--%>

Explain the polymers and its types.

Polymers are the chief products of modern chemical industry which form the backbone of present society. Daily life without the discovery and varied applications of polymers would not have been easier and colourful. The materials made of polymers find multifarious uses and applications in all walks of our life. They have influenced our day to day life to such an extent that it is impossible to get through the day without using a material based on polymers. Common examples of these include plastic dishes, cups, non-stick. Pans, automobile tyres and seat covers, plastic bags, rain coats, plastic pipes and fitting radio, TV and computer cabinets; wide range of synthetic fibres for clothing, synthetic glues, flooring materials and materials for biomedical and surgical operations. 

Word polymer means "many parts" (Greek: poly means many and merors means parts).
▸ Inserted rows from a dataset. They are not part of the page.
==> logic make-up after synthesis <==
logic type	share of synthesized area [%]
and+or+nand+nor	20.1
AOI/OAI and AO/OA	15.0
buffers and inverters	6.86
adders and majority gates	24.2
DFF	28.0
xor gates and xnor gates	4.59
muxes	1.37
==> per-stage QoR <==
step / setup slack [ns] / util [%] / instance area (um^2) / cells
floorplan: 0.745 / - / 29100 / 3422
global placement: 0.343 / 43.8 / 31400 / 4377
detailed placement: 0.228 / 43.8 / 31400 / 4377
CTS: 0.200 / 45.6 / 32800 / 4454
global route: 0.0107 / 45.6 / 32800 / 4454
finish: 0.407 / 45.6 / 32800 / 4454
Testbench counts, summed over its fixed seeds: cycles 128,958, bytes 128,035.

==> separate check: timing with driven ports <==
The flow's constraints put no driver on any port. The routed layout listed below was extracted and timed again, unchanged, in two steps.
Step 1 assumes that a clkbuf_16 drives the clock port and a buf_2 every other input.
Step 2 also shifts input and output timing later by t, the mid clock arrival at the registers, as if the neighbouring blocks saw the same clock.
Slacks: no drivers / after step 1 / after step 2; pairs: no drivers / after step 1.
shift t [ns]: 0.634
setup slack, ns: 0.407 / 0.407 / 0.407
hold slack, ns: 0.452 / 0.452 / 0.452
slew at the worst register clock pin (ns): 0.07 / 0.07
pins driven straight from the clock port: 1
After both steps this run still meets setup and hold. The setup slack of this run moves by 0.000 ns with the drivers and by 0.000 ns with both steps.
This is an optimization exercise on Yosys and OpenROAD, whose aim is small area, a short achievable clock period and few clock cycles per item, not a production implementation.
RTL that was checked went through simulation tests only; none was proved equivalent to the original.

==> inputs of build 28 <==
## weight_update
module weight_update #(
  parameter int WWIDTH   = 8,
  parameter int LR_SHIFT = 4,
  parameter int ADDR_L0  = 0,
  parameter int ADDR_L1  = 1
) (
  input  logic               CLK,
  input  logic               RST,
  input  logic               start,
  input  logic signed [8:0]  x0,
  input  logic signed [8:0]  x1,
  input  logic signed [8:0]  x2,
  input  logic signed [8:0]  x3,
  input  logic signed [8:0]  v0,
  input  logic signed [8:0]  v1,
  input  logic signed [8:0]  v2,
  input  logic signed [8:0]  v3,
  input  logic signed [8:0]  v4,
  input  logic signed [8:0]  v5,
  input  logic signed [8:0]  delta_20,
  input  logic signed [8:0]  delta_21,
  input  logic signed [8:0]  delta_22,
  input  logic signed [8:0]  delta_23,
  input  logic signed [8:0]  delta_24,
  input  logic signed [8:0]  delta_25,
  input  logic signed [8:0]  delta_30,
  input  logic signed [8:0]  delta_31,
  output logic               busy,
  output logic               done,
  output logic [3:0]         addr,
  output logic [255:0]       write_data,
  output logic               we,
  input  logic [255:0]       read_data
);
clock: 10.0 ns
lec_check: 0
cap_margin: 20
core_margin: 2
core_utilization: 60
slew_margin: 20
standard.sh (not shown) runs the stock make flow with config.mk's settings and CLKGATE_MAP_FILE= SYNTH_SCRIPT=/design/flow/synth_recipe.tcl, a recipe that flattens the netlist after the stock synthesis.
==> flow/flow/run.sh <==
#!/bin/bash
# The standard layout (standard.sh: the standard flow's synthesis and ORFS flow, unchanged), except that
#  - the port buffers that global placement inserts on every input and output are the
#    smallest buffer (buf_1) instead of the tool's default choice (repair may still resize them);
set -euo pipefail
export BUFFER_PORTS_ARGS="-buffer_cell sky130_fd_sc_hd__buf_1"
export SETUP_SLACK_MARGIN=6.0
bash standard.sh > standard.log 2>&1
==> trial 31 (differences from build 28) <==
==> flow/flow/run.sh (replaced) <==
#!/bin/bash
# The standard layout (standard.sh: the standard flow's synthesis and ORFS flow, unchanged), except that
# the port buffers that global placement inserts on every input and output are the smallest
# buffer (buf_1) instead of the tool's default choice; repair may still resize them.
set -euo pipefail
export BUFFER_PORTS_ARGS="-buffer_cell sky130_fd_sc_hd__buf_1"
bash standard.sh > standard.log 2>&1
- SETUP_SLACK_MARGIN: unset -> 5
==> qor.yml <==
status: "finished clean"
place_ws_ns: 5.34
holdWs_ns: 0.476
dr.first_iter.drc_count: 4417
seq_area_um2: 14900
Source of the figures above: trial 31

==> qor.yml <==
dr.first_iter.drc_count: 4893
postCtsSetupRepairBufs: 66
place_ws_ns: 5.45
inverters_excl_clock: 577
seq_area_um2: 15000
status: "finished clean"
Source of the figures above: build 28

Testbench counts of build 28, summed over its fixed seeds: cycles 3,840, items 960.
Testbench counts of trial 31, summed over its fixed seeds: cycles 3,840, items 960.

* * *

==> build 85: inputs <==
weight_update, a different RTL version from the one above (not shown whole).
==> module weight_update, before the edit <==
module weight_update #(
  parameter int WWIDTH   = 8,
  parameter int LR_SHIFT = 4,
  parameter int ADDR_L0  = 0,
  parameter int ADDR_L1  = 1
) (
  input  logic               CLK,
  input  logic               RST,
  input  logic               start,
  input  logic signed [8:0]  x0,
  input  logic signed [8:0]  x1,
  input  logic signed [8:0]  x2,
  input  logic signed [8:0]  x3,
  input  logic signed [8:0]  v0,
  input  logic signed [8:0]  v1,
  input  logic signed [8:0]  v2,
  input  logic signed [8:0]  v3,
  input  logic signed [8:0]  v4,
  input  logic signed [8:0]  v5,
  input  logic signed [8:0]  delta_20,
  input  logic signed [8:0]  delta_21,
  input  logic signed [8:0]  delta_22,
  input  logic signed [8:0]  delta_23,
  input  logic signed [8:0]  delta_24,
  input  logic signed [8:0]  delta_25,
  input  logic signed [8:0]  delta_30,
  input  logic signed [8:0]  delta_31,
  output logic               busy,
  output logic               done,
  output logic [3:0]         addr,
  output logic [255:0]       write_data,
  output logic               we,
  input  logic [255:0]       read_data
);
  logic [1:0] st_q;
  wire idle = (st_q == 2'd0);
  wire s1   = (st_q == 2'd1);
  wire s2   = (st_q == 2'd2);
  wire s3   = (st_q == 2'd3);
  always_ff @(posedge CLK or posedge RST) begin
    if (RST)       st_q <= 2'd0;
    else if (idle) st_q <= start ? 2'd1 : 2'd0;
    else           st_q <= st_q + 2'd1;
  end
  logic [7:0] sel1_q;
  logic [5:0] sel2_q;
  always_ff @(posedge CLK or posedge RST) begin
    if (RST) begin
      sel1_q <= '0;
      sel2_q <= '0;
    end else begin
      for (int c = 0; c < 8; c++)
        sel1_q[c] <= (idle && (start || c[0])) || (s2 && c[1]) || (s3 && c[2]);
      for (int c = 0; c < 6; c++)
        sel2_q[c] <= s1 || (idle && !start && c[0]) || (s2 && c[1]) || (s3 && c[2]);
    end
  end
  logic [8:0] x_q  [4];
  logic [8:0] v_q  [6];
  logic [8:0] d2_q [6];
  logic [8:0] d3_q [2];
  always_ff @(posedge CLK) begin
    if (idle) begin
      x_q[0]  <= x0;       x_q[1]  <= x1;       x_q[2]  <= x2;       x_q[3]  <= x3;
      v_q[0]  <= v0;       v_q[1]  <= v1;       v_q[2]  <= v2;
      v_q[3]  <= v3;       v_q[4]  <= v4;       v_q[5]  <= v5;
      d2_q[0] <= delta_20; d2_q[1] <= delta_21; d2_q[2] <= delta_22;
      d2_q[3] <= delta_23; d2_q[4] <= delta_24; d2_q[5] <= delta_25;
      d3_q[0] <= delta_30; d3_q[1] <= delta_31;
    end
  end
  logic [8:0] ma [18];
  logic [8:0] mb [18];
  logic [7:0] mw [18];
  logic [7:0] mo [18];
  for (genvar g = 0; g < 18; g++) begin : g_mac
    wu_mac u_mac (.a(ma[g]), .b(mb[g]), .w(mw[g]), .o(mo[g]));
  end
  always_comb begin
    for (int m = 0; m < 12; m++) begin
      ma[m] = sel1_q[m % 8] ? v_q[m % 6]  : x_q[m % 4];
      mb[m] = sel1_q[(m + 4) % 8] ? d3_q[m / 6] : d2_q[m / 4];
      mw[m] = read_data[8*m +: 8];
    end
    for (int n = 0; n < 6; n++) begin
      ma[12+n] = sel1_q[(n + 2) % 8] ? x_q[2*(n%2)] : x_q[2*(n%2)+1];
      mb[12+n] = d2_q[3 + n/2];
      mw[12+n] = sel2_q[n] ? read_data[8*(4*(3+n/2) + 2*(n%2) + 1) +: 8] : 8'd0;
    end
  end
  logic [7:0] e_q [6];
  always_ff @(posedge CLK) begin
    for (int n = 0; n < 6; n++) e_q[n] <= mo[12+n];
  end
  logic [255:0] w_d, w_q;
  always_comb begin
    w_d = read_data;
    for (int m = 0; m < 12; m++) w_d[8*m +: 8] = mo[m];
    for (int n = 0; n < 6; n++) begin
      w_d[8*(4*(3+n/2) + 2*(n%2))     +: 8] = read_data[8*(4*(3+n/2) + 2*(n%2)) +: 8] + (sel2_q[n] ? e_q[n] : 8'd0);
      w_d[8*(4*(3+n/2) + 2*(n%2) + 1) +: 8] = sel2_q[n] ? mo[12+n] : read_data[8*(4*(3+n/2) + 2*(n%2) + 1) +: 8];
    end
  end
  always_ff @(posedge CLK) w_q <= w_d;
  assign write_data = w_q;
  assign busy = !idle;
  assign done = s3;
  assign we   = s2 || s3;
  assign addr = (s1 || s3) ? 4'(ADDR_L0) : 4'(ADDR_L1);
endmodule
clock: 10.0 ns
lec_check: 0
abc_clock_period_in_ps: 5000
cap_margin: 20
core_margin: 2
core_utilization: 60
setup_slack_margin: 4
slew_margin: 20
run.sh (not shown) runs the stock make flow with config.mk's settings and CLKGATE_MAP_FILE= SYNTH_SCRIPT=/design/flow/synth_recipe.tcl, a recipe that flattens the netlist after the stock synthesis.
Stock flow here: none of the scripts above is used.
==> inputs of trial 95, as changes to build 85 <==
--- a/flow/design.v
+++ b/flow/design.v
@@ -43,31 +43,40 @@
     else           st_q <= st_q + 2'd1;
   end
-  logic [7:0] sel1_q;
   logic [5:0] sel2_q;
   always_ff @(posedge CLK or posedge RST) begin
-    if (RST) begin
-      sel1_q <= '0;
-      sel2_q <= '0;
-    end else begin
-      for (int c = 0; c < 8; c++)
-        sel1_q[c] <= (idle && (start || c[0])) || (s2 && c[1]) || (s3 && c[2]);
+    if (RST) sel2_q <= '0;
+    else
       for (int c = 0; c < 6; c++)
         sel2_q[c] <= s1 || (idle && !start && c[0]) || (s2 && c[1]) || (s3 && c[2]);
-    end
   end
+  wire [8:0] vp [6];
+  assign vp[0] = v0; assign vp[1] = v1; assign vp[2] = v2;
+  assign vp[3] = v3; assign vp[4] = v4; assign vp[5] = v5;
+  wire [8:0] xp [4];
+  assign xp[0] = x0; assign xp[1] = x1; assign xp[2] = x2; assign xp[3] = x3;
+  wire [8:0] d2p [6];
+  assign d2p[0] = delta_20; assign d2p[1] = delta_21; assign d2p[2] = delta_22;
+  assign d2p[3] = delta_23; assign d2p[4] = delta_24; assign d2p[5] = delta_25;
+  wire [8:0] d3p [2];
+  assign d3p[0] = delta_30; assign d3p[1] = delta_31;
   logic [8:0] x_q  [4];
-  logic [8:0] v_q  [6];
   logic [8:0] d2_q [6];
-  logic [8:0] d3_q [2];
   always_ff @(posedge CLK) begin
     if (idle) begin
-      x_q[0]  <= x0;       x_q[1]  <= x1;       x_q[2]  <= x2;       x_q[3]  <= x3;
-      v_q[0]  <= v0;       v_q[1]  <= v1;       v_q[2]  <= v2;
-      v_q[3]  <= v3;       v_q[4]  <= v4;       v_q[5]  <= v5;
-      d2_q[0] <= delta_20; d2_q[1] <= delta_21; d2_q[2] <= delta_22;
-      d2_q[3] <= delta_23; d2_q[4] <= delta_24; d2_q[5] <= delta_25;
-      d3_q[0] <= delta_30; d3_q[1] <= delta_31;
+      for (int i = 0; i < 4; i++) x_q[i]  <= xp[i];
+      for (int j = 0; j < 6; j++) d2_q[j] <= d2p[j];
     end
   end
+  logic [8:0] ua_q [12];
+  logic [8:0] ub_q [4];
+  logic [8:0] uc_q [2];
+  always_ff @(posedge CLK) begin
+    for (int m = 0; m < 12; m++) ua_q[m] <= idle ? vp[m % 6] : x_q[m % 4];
+    ub_q[0] <= idle ? d3p[0] : d2_q[0];
+    ub_q[1] <= idle ? d3p[0] : d2_q[1];
+    ub_q[2] <= idle ? d3p[1] : d2_q[1];
+    ub_q[3] <= idle ? d3p[1] : d2_q[2];
+    for (int p = 0; p < 2; p++) uc_q[p] <= idle ? xp[2*p] : x_q[2*p+1];
+  end
   logic [8:0] ma [18];
   logic [8:0] mb [18];
@@ -79,10 +88,10 @@
   always_comb begin
     for (int m = 0; m < 12; m++) begin
-      ma[m] = sel1_q[m % 8] ? v_q[m % 6]  : x_q[m % 4];
-      mb[m] = sel1_q[(m + 4) % 8] ? d3_q[m / 6] : d2_q[m / 4];
+      ma[m] = ua_q[m];
+      mb[m] = ub_q[(m < 4) ? 0 : (m < 6) ? 1 : (m < 8) ? 2 : 3];
       mw[m] = read_data[8*m +: 8];
     end
     for (int n = 0; n < 6; n++) begin
-      ma[12+n] = sel1_q[(n + 2) % 8] ? x_q[2*(n%2)] : x_q[2*(n%2)+1];
+      ma[12+n] = uc_q[n % 2];
       mb[12+n] = d2_q[3 + n/2];
       mw[12+n] = sel2_q[n] ? read_data[8*(4*(3+n/2) + 2*(n%2) + 1) +: 8] : 8'd0;
==> flow/flow/run.sh (new file) <==
#!/bin/bash
# The standard layout (standard.sh: the standard flow's synthesis and ORFS flow, unchanged), except that
#  - the port buffers that global placement inserts on every input and output are the
#    smallest buffer (buf_1) instead of the tool's default choice (repair may still resize them);
set -euo pipefail
export BUFFER_PORTS_ARGS="-buffer_cell sky130_fd_sc_hd__buf_1"
export SETUP_SLACK_MARGIN=6
bash standard.sh > standard.log 2>&1
==> flow/standard.sh (new file) <==
#!/bin/bash
# synth_recipe.tcl (not shown) runs the flow's synth.tcl, then flattens the netlist and writes it again
# the make line also repeats each setting of config.mk as NAME=value (left out here)
make -C /OpenROAD-flow-scripts/flow DESIGN_CONFIG=/design/flow/config.mk WORK_HOME=/design/flow/orfs CLKGATE_MAP_FILE= SYNTH_SCRIPT=/design/flow/synth_recipe.tcl "${@:-finish}"
ABC_CLOCK_PERIOD_IN_PS = unset   (was 5000)
SETUP_SLACK_MARGIN = unset   (was 4)
removed: flow/run.sh
==> inputs of trial 60, as changes to build 85 <==
--- a/flow/design.v
+++ b/flow/design.v
@@ -43,31 +43,40 @@
     else           st_q <= st_q + 2'd1;
   end
-  logic [7:0] sel1_q;
   logic [5:0] sel2_q;
   always_ff @(posedge CLK or posedge RST) begin
-    if (RST) begin
-      sel1_q <= '0;
-      sel2_q <= '0;
-    end else begin
-      for (int c = 0; c < 8; c++)
-        sel1_q[c] <= (idle && (start || c[0])) || (s2 && c[1]) || (s3 && c[2]);
+    if (RST) sel2_q <= '0;
+    else
       for (int c = 0; c < 6; c++)
         sel2_q[c] <= s1 || (idle && !start && c[0]) || (s2 && c[1]) || (s3 && c[2]);
-    end
   end
+  wire [8:0] vp [6];
+  assign vp[0] = v0; assign vp[1] = v1; assign vp[2] = v2;
+  assign vp[3] = v3; assign vp[4] = v4; assign vp[5] = v5;
+  wire [8:0] xp [4];
+  assign xp[0] = x0; assign xp[1] = x1; assign xp[2] = x2; assign xp[3] = x3;
+  wire [8:0] d2p [6];
+  assign d2p[0] = delta_20; assign d2p[1] = delta_21; assign d2p[2] = delta_22;
+  assign d2p[3] = delta_23; assign d2p[4] = delta_24; assign d2p[5] = delta_25;
+  wire [8:0] d3p [2];
+  assign d3p[0] = delta_30; assign d3p[1] = delta_31;
   logic [8:0] x_q  [4];
-  logic [8:0] v_q  [6];
   logic [8:0] d2_q [6];
-  logic [8:0] d3_q [2];
   always_ff @(posedge CLK) begin
     if (idle) begin
-      x_q[0]  <= x0;       x_q[1]  <= x1;       x_q[2]  <= x2;       x_q[3]  <= x3;
-      v_q[0]  <= v0;       v_q[1]  <= v1;       v_q[2]  <= v2;
-      v_q[3]  <= v3;       v_q[4]  <= v4;       v_q[5]  <= v5;
-      d2_q[0] <= delta_20; d2_q[1] <= delta_21; d2_q[2] <= delta_22;
-      d2_q[3] <= delta_23; d2_q[4] <= delta_24; d2_q[5] <= delta_25;
-      d3_q[0] <= delta_30; d3_q[1] <= delta_31;
+      for (int i = 0; i < 4; i++) x_q[i]  <= xp[i];
+      for (int j = 0; j < 6; j++) d2_q[j] <= d2p[j];
     end
   end
+  logic [8:0] ua_q [12];
+  logic [8:0] ub_q [4];
+  logic [8:0] uc_q [2];
+  always_ff @(posedge CLK) begin
+    for (int m = 0; m < 12; m++) ua_q[m] <= idle ? vp[m % 6] : x_q[m % 4];
+    ub_q[0] <= idle ? d3p[0] : d2_q[0];
+    ub_q[1] <= idle ? d3p[0] : d2_q[1];
+    ub_q[2] <= idle ? d3p[1] : d2_q[1];
+    ub_q[3] <= idle ? d3p[1] : d2_q[2];
+    for (int p = 0; p < 2; p++) uc_q[p] <= idle ? xp[2*p] : x_q[2*p+1];
+  end
   logic [8:0] ma [18];
   logic [8:0] mb [18];
@@ -79,10 +88,10 @@
   always_comb begin
     for (int m = 0; m < 12; m++) begin
-      ma[m] = sel1_q[m % 8] ? v_q[m % 6]  : x_q[m % 4];
-      mb[m] = sel1_q[(m + 4) % 8] ? d3_q[m / 6] : d2_q[m / 4];
+      ma[m] = ua_q[m];
+      mb[m] = ub_q[(m < 4) ? 0 : (m < 6) ? 1 : (m < 8) ? 2 : 3];
       mw[m] = read_data[8*m +: 8];
     end
     for (int n = 0; n < 6; n++) begin
-      ma[12+n] = sel1_q[(n + 2) % 8] ? x_q[2*(n%2)] : x_q[2*(n%2)+1];
+      ma[12+n] = uc_q[n % 2];
       mb[12+n] = d2_q[3 + n/2];
       mw[12+n] = sel2_q[n] ? read_data[8*(4*(3+n/2) + 2*(n%2) + 1) +: 8] : 8'd0;
==> flow/flow/run.sh (new file) <==
#!/bin/bash
# The standard layout (standard.sh: the standard flow's synthesis and ORFS flow, unchanged), except that
# the port buffers that global placement inserts on every input and output are the smallest
# buffer (buf_1) instead of the tool's default choice; repair may still resize them.
set -euo pipefail
export BUFFER_PORTS_ARGS="-buffer_cell sky130_fd_sc_hd__buf_1"
bash standard.sh > standard.log 2>&1
==> flow/standard.sh (new file) <==
#!/bin/bash
# synth_recipe.tcl (not shown) runs the flow's synth.tcl, then flattens the netlist and writes it again
# the make line also repeats each setting of config.mk as NAME=value (left out here)
make -C /OpenROAD-flow-scripts/flow DESIGN_CONFIG=/design/flow/config.mk WORK_HOME=/design/flow/orfs CLKGATE_MAP_FILE= SYNTH_SCRIPT=/design/flow/synth_recipe.tcl "${@:-finish}"
ABC_CLOCK_PERIOD_IN_PS = unset   (was 5000)
CTS_BUF_LIST = sky130_fd_sc_hd__clkbuf_8   (was unset)
SETUP_SLACK_MARGIN = 5   (was 4)
removed: flow/run.sh
==> notes <==
- Of trial 95 and trial 60, trial 95 has the higher cell area (gap 11%, measured against trial 60).
- The highest maximum frequency belongs to trial 95, the lowest to build 85.
- In synthesized cell count, trial 60 and trial 95 do not differ.
- Trial 60 ran to the end with no violations. Trial 95 ran to the end with no violations. Build 85 went through all stages and came out clean.
- First-iteration DRC count, highest first: build 85, trial 95, trial 60.
- Of trial 60 and trial 95, trial 60 has the higher sequential share of layout area (gap 1.8 points).
- Final cell count, lowest first: trial 60, build 85, trial 95.
Testbench counts of trial 95, summed over its fixed seeds: cycles 3,840, items 960.
Testbench counts of trial 60, summed over its fixed seeds: cycles 3,840, items 960.
For build 85, only the layout was checked, not whether the RTL still works.

-- static timing again, ports no longer ideal --
Ports are ideal in the flow. The routed layouts listed here were re-timed in OpenROAD. Step 1 sets driving cells, clkbuf_16 on the clock port and buf_2 on the other inputs (assumed; they add their load-dependent delay and slew). Step 2 times the ports against the registers' clock, not the clock port: input delays grow and output delays shrink by t, the midpoint of the rising clock arrivals with the driver on. a / b / c = ideal / step 1 / step 2; a / b = the first two.
| run | t, ns | setup WS [ns] | slew at the worst register clock pin (ns) |
|---|---|---|---|
| build 28 | 0.730 | 5.850 / 5.850 / 5.656 | 0.07 / 0.07 |
| trial 31 | 0.742 | 5.310 / 5.310 / 5.310 | 0.07 / 0.07 |
| build 85 | 0.736 | 4.195 / 4.195 / 4.195 | 0.08 / 0.08 |
| trial 95 | 0.700 | 5.282 / 5.282 / 5.282 | 0.07 / 0.07 |
| trial 60 | 0.799 | 5.123 / 5.123 / 5.123 | 0.07 / 0.07 |
After both steps setup and hold are still met in every run listed. For build 28, which loses most, drivers alone change the setup slack by 0.000 ns; drivers and shift together by -0.194 ns.
This is an optimization exercise on Yosys and OpenROAD, whose aim is small area, a short achievable clock period and few clock cycles, not a production implementation.
The RTL was checked by simulation tests, not by an equivalence proof against the original design.
Power is estimated from default activity; no workload was simulated.

run A:
==> flow/design.v <==
package upscale_pkg;
    typedef logic [12-1:0] pixel_t;
    typedef logic [$clog2(8*8)-1:0] out_addr_t;
    typedef logic [1:0] win_idx_t;
    typedef logic [3:0] write_mode_t;
    typedef enum logic [1:0] {
        IDLE,
        SCAN,
        DRAIN
    } scan_state_t;
endpackage
Source: an optimization exercise on an open RTL-to-GDS flow (aim: small area). Production flows keep margins and buffers that such runs may drop.
Only simulation tests tie the RTL to the original design; equivalence was not proved.
Power is estimated from default activity; no workload was simulated.

==> design.v <==
`timescale 1ns/1ps
package des_pkg;
  typedef enum logic [1:0] {IDLE, ROUND, DONE} ctrl_state_e;
  typedef enum logic {MODE_ENC, MODE_DEC} des_mode_e;
  typedef logic [1:64]  block_t;
  typedef logic [1:32]   half_t;
  typedef logic [1:48] subkey_t;
  typedef logic [5-1:0] round_t;
  localparam logic [511:0] IP_TAB_P = {
    256'h3a322a221a120a023c342c241c140c043e362e261e160e064038302820181008,
    256'h39312921191109013b332b231b130b033d352d251d150d053f372f271f170f07};
  function automatic int IP_AT(input int i);
    IP_AT = IP_TAB_P[(64 - i) * 8 +: 8];
  endfunction
  localparam logic [511:0] FP_TAB_P = {
    256'h280830103818402027072f0f37173f1f26062e0e36163e1e25052d0d35153d1d,
    256'h24042c0c34143c1c23032b0b33133b1b22022a0a32123a1a2101290931113919};
  function automatic int FP_AT(input int i);
    FP_AT = FP_TAB_P[(64 - i) * 8 +: 8];
  endfunction
  localparam logic [383:0] E_TAB_P = {
    256'h20010203040504050607080908090a0b0c0d0c0d0e0f10111011121314151415,
    128'h1617181918191a1b1c1d1c1d1e1f2001};
  function automatic int E_AT(input int i);
    E_AT = E_TAB_P[(48 - i) * 8 +: 8];
  endfunction
  localparam logic [255:0] P_TAB_P = {
    256'h100714151d0c1c11010f171a05121f0a0208180e201b0309130d1e06160b0419};
  function automatic int P_AT(input int i);
    P_AT = P_TAB_P[(32 - i) * 8 +: 8];
  endfunction
  localparam logic [447:0] PC1_TAB_P = {
    256'h39312921191109013a322a221a120a023b332b231b130b033c342c243f372f27,
    192'h1f170f073e362e261e160e063d352d251d150d051c140c04};
  function automatic int PC1_AT(input int i);
    PC1_AT = PC1_TAB_P[(56 - i) * 8 +: 8];
  endfunction
  localparam logic [383:0] PC2_TAB_P = {
    256'h0e110b180105031c0f06150a17130c041a0810071b140d0229341f252f371e28,
    128'h332d21302c31273822352e2a32241d20};
  function automatic int PC2_AT(input int i);
    PC2_AT = PC2_TAB_P[(48 - i) * 8 +: 8];
  endfunction
  localparam logic [2047:0] SBOX_TAB_P = {
    256'he4d12fb83a6c59070f74e2d1a6cb953841e8d62bfc973a50fc8249175b3ea06d,
    256'hf18e6b34972dc05a3d47f28ec01a69b50e7ba4d158c6932fd8a13f42b67c05e9,
    256'ha09e63f51dc7b428d709346a285ecbf1d6498f30b12c5ae71ad069874fe3b52c,
    256'h7de3069a1285bc4fd8b56f03472c1ae9a690cb7df13e52843f06a1d8945bc72e,
    256'h2c417ab6853fd0e9eb2c47d150fa3986421bad78f9c5630eb8c71e2d6f09a453,
    256'hc1af92680d34e75baf427c9561de0b389ef528c3704a1db6432c95fabe17608d,
    256'h4b2ef08d3c975a61d0b7491ae35c2f8614bdc37eaf6805926bd814a7950fe23c,
    256'hd2846fb1a93e50c71fd8a374c56b0e927b419ce206adf35821e74a8dfc90356b};
  function automatic logic [3:0] SBOX_AT(input int box, input logic [5:0] idx);
    SBOX_AT = SBOX_TAB_P[(511 - ((box - 1) * 64 + idx)) * 4 +: 4];
  endfunction
  localparam logic [31:0] SHIFT_TAB_P = 32'b01_01_10_10_10_10_10_10_01_10_10_10_10_10_10_01;
  function automatic logic [1:0] SHIFT_AT(input int i);
    SHIFT_AT = SHIFT_TAB_P[(16 - i) * 2 +: 2];
  endfunction
endpackage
A polymer is a compound of high molecular mass created by the mixture of large number of small molecules. The small molecules which comprise the repeating units in a polymer are known as monomer units. The process by which the monomers are transformed into polymer is called polymerization. For example, polyethylene is a polymer which is obtained by the polymerization of ethylene. The ethylene molecules are referred to as monomer units.
1000_Polymers.png 
As polymers are single and giant molecules, i.e. big size molecules, they are also known as macromolecules.

Homopolymers and copolymers

Polymers are divided into two broad categories depending upon the nature of the repeating structural units. These are homopolymers and co-polymers.

The polymer formed from one kind of monomer is called homopolymers while polymer formed from more than one kind of monomer units is called copolymer or mixed polymer. For example, polyethylene is an example of homopolymers whereas Buna-S rubber which is formed from 1, 3-butadiene (CH2 = CH - CH = CH2) and styrene (C6H5CH = CH2) is an example of copolymer. 

 

 

 

   Related Questions in Chemistry

  • Q : Strength of Nacl in solution To 5.85gm

    To 5.85gm of Nacl one kg of water is added to prepare of solution. What is the strength of Nacl in this solution (mol. wt. of nacl = 58.5)? (a) 0.1 Normal (b) 0.1 Molal (c) 0.1 Molar (d) 0.1 FormalAnswer:

  • Q : Polymers comparison of biodegradable

    comparison of biodegradable and non-biodegradable polymers

  • Q : Chemistry brief discription of relative

    brief discription of relative lowering of vapour pressure

  • Q : Problem based on mole concept Choose

    Choose the right answer from following. An aqueous solution of glucose is 10% in strength. The volume in which mole of it is dissolved will be : (a) 18 litre (b) 9 litre (c) 0.9 litre (d) 1.8 litre

  • Q : Osmotic Pressure The O.P. (Osmotic

    The O.P. (Osmotic Pressure) of equimolar solution of Urea, BaCl2 and AlCl3, will be in the order:(a) AlCl3 > BaCl2 > Urea  (b) BaCl2 > AlCl3 > Urea  (c) Urea > BaCl2<

  • Q : Problem related to molarity Provide

    Provide solution of this question. Increasing the temperature of an aqueous solution will cause: (a) Decrease in molality (b) Decrease in molarity (c) Decrease in mole fraction (d) Decrease in % w/w

  • Q : Explain physical properties of

    . Boiling pointsThe boiling points of monohalogen derivatives of benzene, which are all liquids, follow the orderIodo > Bromo > ChloroThe boiling points of isomeric dihalobe

  • Q : Calculating total number of moles

    Choose the right answer from following. While 90 gm of water is mixed with 300 gm of acetic acid. The total number of moles will be: (a)5 (b)10 (c)15 (d)20

  • Q : Homework Silicon has three naturally

    Silicon has three naturally occurring isotopes. 28Si, mass = 27.976927; 29Si, mass = 28.976495; 30Si, mass = 29.973770 and 3.10% abundance. What is the abundance of 28Si?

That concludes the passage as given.